We are profoundly grateful to our Norwegian friends for holding the memory of those who died to liberate Finnmark. Today's talks have confirmed that our brotherhood in combat has substantially strengthened the foundations of our good-neighbour relations. These relations today are of course coming under some strain because Norway has joined the unilateral restrictive measures against Russia for reasons that we believe lie outside the country.

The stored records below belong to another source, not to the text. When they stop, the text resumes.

What follows belongs to an exercise in optimizing a design on an open flow for small area and a short achievable clock period; a production flow would make more cautious choices. The RTL was checked by simulation tests, not by an equivalence proof against the original design.

==> v28 <==
Design hdmi_mixer, start of the top module:
module hdmi_mixer (
    input  wire        clk,
    input  wire        rst,
    input  wire [66:0] in_word,
    output wire        in_pop,
    input  wire        sel0,
    input  wire        sel1,
    input  wire [8:0]  gain0,
    input  wire [8:0]  gain1,
    output wire        out_hs,
    output wire        out_vs,
    output wire        out_de,
    output wire [7:0]  out_r,
    output wire [7:0]  out_g,
    output wire [7:0]  out_b
);
clock: 11.0 ns
lec_check: 0
cap_margin: 20
core_margin: 2
core_utilization: 40
cts_buf_list: sky130_fd_sc_hd__clkbuf_16
cts_cluster_diameter: 100
cts_cluster_size: 30
place_density: 0.6
slew_margin: 20
synth_hierarchical: 1
synth_minimum_keep_size: 0
standard.sh (not shown) runs the stock make flow with config.mk's settings and CLKGATE_MAP_FILE= SYNTH_SCRIPT=/design/flow/synth_recipe.tcl, a recipe that flattens the netlist after the stock synthesis.
==> flow/flow/run.sh <==
#!/bin/bash
# The standard layout (standard.sh), with two changes to how it is made:
# - timing repair aims below the clock period: repair_timing treats paths with
#   less than SETUP_SLACK_MARGIN ns of slack at the design's 11 ns clock as
#   failing, so it sizes up and buffers the slowest ones. The clock, the SDC
#   and every constraint are the design's own.
# - every input and output port gets a buf_2 cell as its port buffer
#   (buffer_ports otherwise picks clkdlybuf4s50_1, a delay cell).
# make's whole output goes to standard_make.log; ORFS keeps each step's log
# under orfs/logs/.
set -euo pipefail
bash standard.sh SETUP_SLACK_MARGIN=7.5 'BUFFER_PORTS_ARGS=-buffer_cell sky130_fd_sc_hd__buf_2' finish > standard_make.log 2>&1
==> v23: changes against v28 <==
--- a/flow/flow/run.sh
+++ b/flow/flow/run.sh
@@ -6,7 +6,7 @@
 #   and every constraint are the design's own.
 # - every input and output port gets a buf_2 cell as its port buffer
 #   (buffer_ports otherwise picks clkdlybuf4s50_1, a delay cell).
 # make's whole output goes to standard_make.log; ORFS keeps each step's log
 # under orfs/logs/.
 set -euo pipefail
-bash standard.sh SETUP_SLACK_MARGIN=7.5 'BUFFER_PORTS_ARGS=-buffer_cell sky130_fd_sc_hd__buf_2' finish > standard_make.log 2>&1
+bash standard.sh SETUP_SLACK_MARGIN=7.6 'BUFFER_PORTS_ARGS=-buffer_cell sky130_fd_sc_hd__buf_2' finish > standard_make.log 2>&1
==> flow/config.mk (replaced) <==
export PLATFORM = sky130hd
export DESIGN_NAME = hdmi_mixer
export DESIGN_NICKNAME = hdmi_mixer
export VERILOG_FILES = /design/flow/design.v
export SDC_FILE = /design/flow/constraint.sdc
export NUM_CORES = 4
export LEC_CHECK = 0
export CAP_MARGIN = 20
export CORE_MARGIN = 2
export CORE_UTILIZATION = 55
export CTS_BUF_LIST = sky130_fd_sc_hd__clkbuf_16
export CTS_CLUSTER_DIAMETER = 100
export CTS_CLUSTER_SIZE = 30
export PLACE_DENSITY = 0.7
export SLEW_MARGIN = 20
export SYNTH_HIERARCHICAL = 1
export SYNTH_MINIMUM_KEEP_SIZE = 0
==> v20: changes against v28 <==
--- a/flow/design.v
+++ b/flow/design.v
@@ -432,12 +432,13 @@
     output wire        out_vs,
     output wire        out_de,
     output wire [7:0]  out_r,
     output wire [7:0]  out_g,
     output wire [7:0]  out_b
 );
+    localparam D_TA = 11;
     integer k;
     reg        uc, pop_q;
     reg [15:0] u_pix0, u_pix1;            
     reg        u_hs, u_vs, u_de;
     assign in_pop = pop_q;
     always @(posedge clk) begin
@@ -456,34 +457,48 @@
                 u_hs <= in_word[0];
                 u_vs <= in_word[1];
                 u_de <= in_word[2];
             end
         end
     end
-    reg [6:1] ta_hs, ta_vs, ta_de;
+    reg ta_hs [0:D_TA-1];
+    reg ta_vs [0:D_TA-1];
+    reg ta_de [0:D_TA-1];
     always @(posedge clk) begin
         if (rst) begin
-            ta_hs <= 6'd0;
-            ta_vs <= 6'd0;
-            ta_de <= 6'd0;
-        end else if (uc) begin
-            ta_hs <= {ta_hs[5:1], u_hs};
-            ta_vs <= {ta_vs[5:1], u_vs};
-            ta_de <= {ta_de[5:1], u_de};
+            for (k = 0; k < D_TA; k = k + 1) begin
+                ta_hs[k] <= 1'b0;
+                ta_vs[k] <= 1'b0;
+                ta_de[k] <= 1'b0;
+            end
+        end else begin
+            ta_hs[0] <= u_hs;
+            ta_vs[0] <= u_vs;
+            ta_de[0] <= u_de;
+            for (k = 1; k < D_TA; k = k + 1) begin
+                ta_hs[k] <= ta_hs[k-1];
+                ta_vs[k] <= ta_vs[k-1];
+                ta_de[k] <= ta_de[k-1];
+            end
         end
     end
-    assign out_hs = ta_hs[6];
-    assign out_vs = ta_vs[6];
-    assign out_de = ta_de[6];
-    wire sop = uc & u_de & ~ta_de[1];
+    assign out_hs = ta_hs[D_TA-1];
+    assign out_vs = ta_vs[D_TA-1];
+    assign out_de = ta_de[D_TA-1];
+    wire sop = u_de & ~ta_de[0];
     reg  sel_act0, sel_act1;
     wire s_eff0 = sop ? sel0 : sel_act0;
     wire s_eff1 = sop ? sel1 : sel_act1;
     always @(posedge clk) begin
-        sel_act0 <= s_eff0;
-        sel_act1 <= s_eff1;
+        if (rst) begin
+            sel_act0 <= 1'b0;
+            sel_act1 <= 1'b0;
+        end else begin
+            sel_act0 <= s_eff0;
+            sel_act1 <= s_eff1;
+        end
     end
     reg [15:0] ch0 [1:4];
     reg [15:0] ch1 [1:4];
     reg [7:0]  cc0, cc1;                  
     always @(posedge clk) begin
         ch0[1] <= s_eff0 ? u_pix1 : u_pix0;
@@ -532,15 +547,20 @@
     always @(posedge clk) begin
         q0r <= onehot4(c0r); q0g <= onehot4(c0g); q0b <= onehot4(c0b);
         q1r <= onehot4(c1r); q1g <= onehot4(c1g); q1b <= onehot4(c1b);
     end
     reg  [8:0]  gain_act0, gain_act1;
     reg  [10:0] g3_act0, g3_act1;
-    wire        gl = uc & ta_de[3] & ~ta_de[4];
+    wire        gl = ta_de[5] & ~ta_de[6];
     always @(posedge clk) begin
-        if (gl) begin
+        if (rst) begin
+            gain_act0 <= 9'd128;
+            gain_act1 <= 9'd128;
+            g3_act0   <= 11'd384;
+            g3_act1   <= 11'd384;
+        end else if (gl) begin
             gain_act0 <= gain0;
             gain_act1 <= gain1;
             g3_act0   <= {2'b00, gain0} + {1'b0, gain0, 1'b0};
             g3_act1   <= {2'b00, gain1} + {1'b0, gain1, 1'b0};
         end
     end
==> flow/run.sh (new file) <==
#!/bin/bash
# synth_recipe.tcl (not shown) runs the flow's synth.tcl, then flattens the netlist and writes it again
# the make line also repeats each setting of config.mk as NAME=value (left out here)
make -C /OpenROAD-flow-scripts/flow DESIGN_CONFIG=/design/flow/config.mk WORK_HOME=/design/flow/orfs CLKGATE_MAP_FILE= SYNTH_SCRIPT=/design/flow/synth_recipe.tcl finish
==> flow/config.mk (replaced) <==
export PLATFORM = sky130hd
export DESIGN_NAME = hdmi_mixer
export DESIGN_NICKNAME = hdmi_mixer
export VERILOG_FILES = /design/flow/design.v
export SDC_FILE = /design/flow/constraint.sdc
export NUM_CORES = 4
export LEC_CHECK = 0
export CAP_MARGIN = 20
export CORE_MARGIN = 2
export CORE_UTILIZATION = 40
export PLACE_DENSITY = 0.6
export SLEW_MARGIN = 20
export SYNTH_HIERARCHICAL = 1
export SYNTH_MINIMUM_KEEP_SIZE = 0
removed: flow/flow/run.sh
removed: flow/standard.sh
==> v2: changes against v28 <==
--- a/flow/design.v
+++ b/flow/design.v
@@ -534,13 +534,18 @@
         q1r <= onehot4(c1r); q1g <= onehot4(c1g); q1b <= onehot4(c1b);
     end
     reg  [8:0]  gain_act0, gain_act1;
     reg  [10:0] g3_act0, g3_act1;
     wire        gl = uc & ta_de[3] & ~ta_de[4];
     always @(posedge clk) begin
-        if (gl) begin
+        if (rst) begin
+            gain_act0 <= 9'd128;
+            gain_act1 <= 9'd128;
+            g3_act0   <= 11'd384;
+            g3_act1   <= 11'd384;
+        end else if (gl) begin
             gain_act0 <= gain0;
             gain_act1 <= gain1;
             g3_act0   <= {2'b00, gain0} + {1'b0, gain0, 1'b0};
             g3_act1   <= {2'b00, gain1} + {1'b0, gain1, 1'b0};
         end
     end
--- a/flow/flow/run.sh
+++ b/flow/flow/run.sh
@@ -6,7 +6,7 @@
 #   and every constraint are the design's own.
 # - every input and output port gets a buf_2 cell as its port buffer
 #   (buffer_ports otherwise picks clkdlybuf4s50_1, a delay cell).
 # make's whole output goes to standard_make.log; ORFS keeps each step's log
 # under orfs/logs/.
 set -euo pipefail
-bash standard.sh SETUP_SLACK_MARGIN=7.5 'BUFFER_PORTS_ARGS=-buffer_cell sky130_fd_sc_hd__buf_2' finish > standard_make.log 2>&1
+bash standard.sh SETUP_SLACK_MARGIN=7.6 'BUFFER_PORTS_ARGS=-buffer_cell sky130_fd_sc_hd__buf_2' finish > standard_make.log 2>&1
==> flow/config.mk (replaced) <==
export PLATFORM = sky130hd
export DESIGN_NAME = hdmi_mixer
export DESIGN_NICKNAME = hdmi_mixer
export VERILOG_FILES = /design/flow/design.v
export SDC_FILE = /design/flow/constraint.sdc
export NUM_CORES = 4
export LEC_CHECK = 0
export CAP_MARGIN = 20
export CORE_MARGIN = 2
export CORE_UTILIZATION = 55
export CTS_BUF_LIST = sky130_fd_sc_hd__clkbuf_16
export CTS_CLUSTER_DIAMETER = 100
export CTS_CLUSTER_SIZE = 30
export PLACE_DENSITY = 0.7
export SLEW_MARGIN = 20
export SYNTH_HIERARCHICAL = 1
export SYNTH_MINIMUM_KEEP_SIZE = 0
==> summary.txt <==
The design has 666 sequential cells. Multi-input logic gates represent a cell area share of 54.9%. Filler cell count in the final layout: 9709. Clock latency on the worst-skew pair, taken at its later pin, is 0.65 ns.

The startpoint of the lowest-slack register-to-register path was gain_act1[5]$_SDFFE_PP0P_. The routed wire length came out at 97200 um. On the worst path, the slowest cell contributes a delay of 0.99 ns.

The run gives 30300 as the via count of the routed design. The run gives 41000 um^2 as the summed instance area of the synthesized netlist. The slowest stage of the critical path belongs to the cell sky130_fd_sc_hd__dfxtp_1. In the layout the commonest cells are sky130_fd_sc_hd__dfxtp_1, sky130_fd_sc_hd__inv_1, sky130_fd_sc_hd__ha_1. For this configuration, the core starts out at a cell density of 40.3%. The run finished with no timing, DRC or antenna violations. Along the worst path, the maximum fanout reaches 25.
# the run above: v20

Nevertheless, today we have confirmed our mutual interest in developing relations in the economic sphere, in environmental protection, in ensuring nuclear and radiation safety, and on matters of cross-border interaction. We have reaffirmed the usefulness of the formats established in the north: the Arctic Council, the Barents Euro-Arctic Region, the Baltic Council and the Northern Dimension project. We have exchanged opinions on key international issues, including the situation in the Middle East and North Africa and the need to consistently combat terrorism. Naturally, as my colleague has just said, we discussed Ukraine. Our position on the Ukrainian crisis – its genesis and ways out of it – is well known, and President Putin spoke about it in detail at a meeting of the Valdai Club yesterday. We continue to stand behind consistent compliance with the Minsk agreement. This is a very important agreement because for the first time the Kiev authorities and the self-defence forces in the South East directly agreed on de-escalation steps with the collaboration of Russia and the OSCE. We believe that all the external parties, including Russia and the Western countries, should bring influence to bear on the Ukrainian parties to ensure full compliance with these agreements.
On the day that marks the 70th anniversary of the liberation of northern Norway from Fascist invaders we could not but touch upon the problem of the resurgence of neo-Nazi trends in Europe, including in Ukraine. We are aware that our Norwegian friends do not want to see any radical trends in Europe, especially neo-Nazi ones. Russia is convinced that it is necessary to do everything to prevent the establishment of new "Banderas," "Shukhevyches" and "Quislings."
In conclusion I would like once again to thank all of our Norwegian friends, especially the people of Finnmark and Kirkenes, for creating a positive atmosphere at this event.
Question: Are the differences between Russia and Norway over Ukraine hindering cooperation between the two countries?
Sergey Lavrov: The restrictions introduced in the economy and trade are never conducive to broader cooperation. We hope that eventually common sense and the national interests of each country, and not external pressure, will prevail.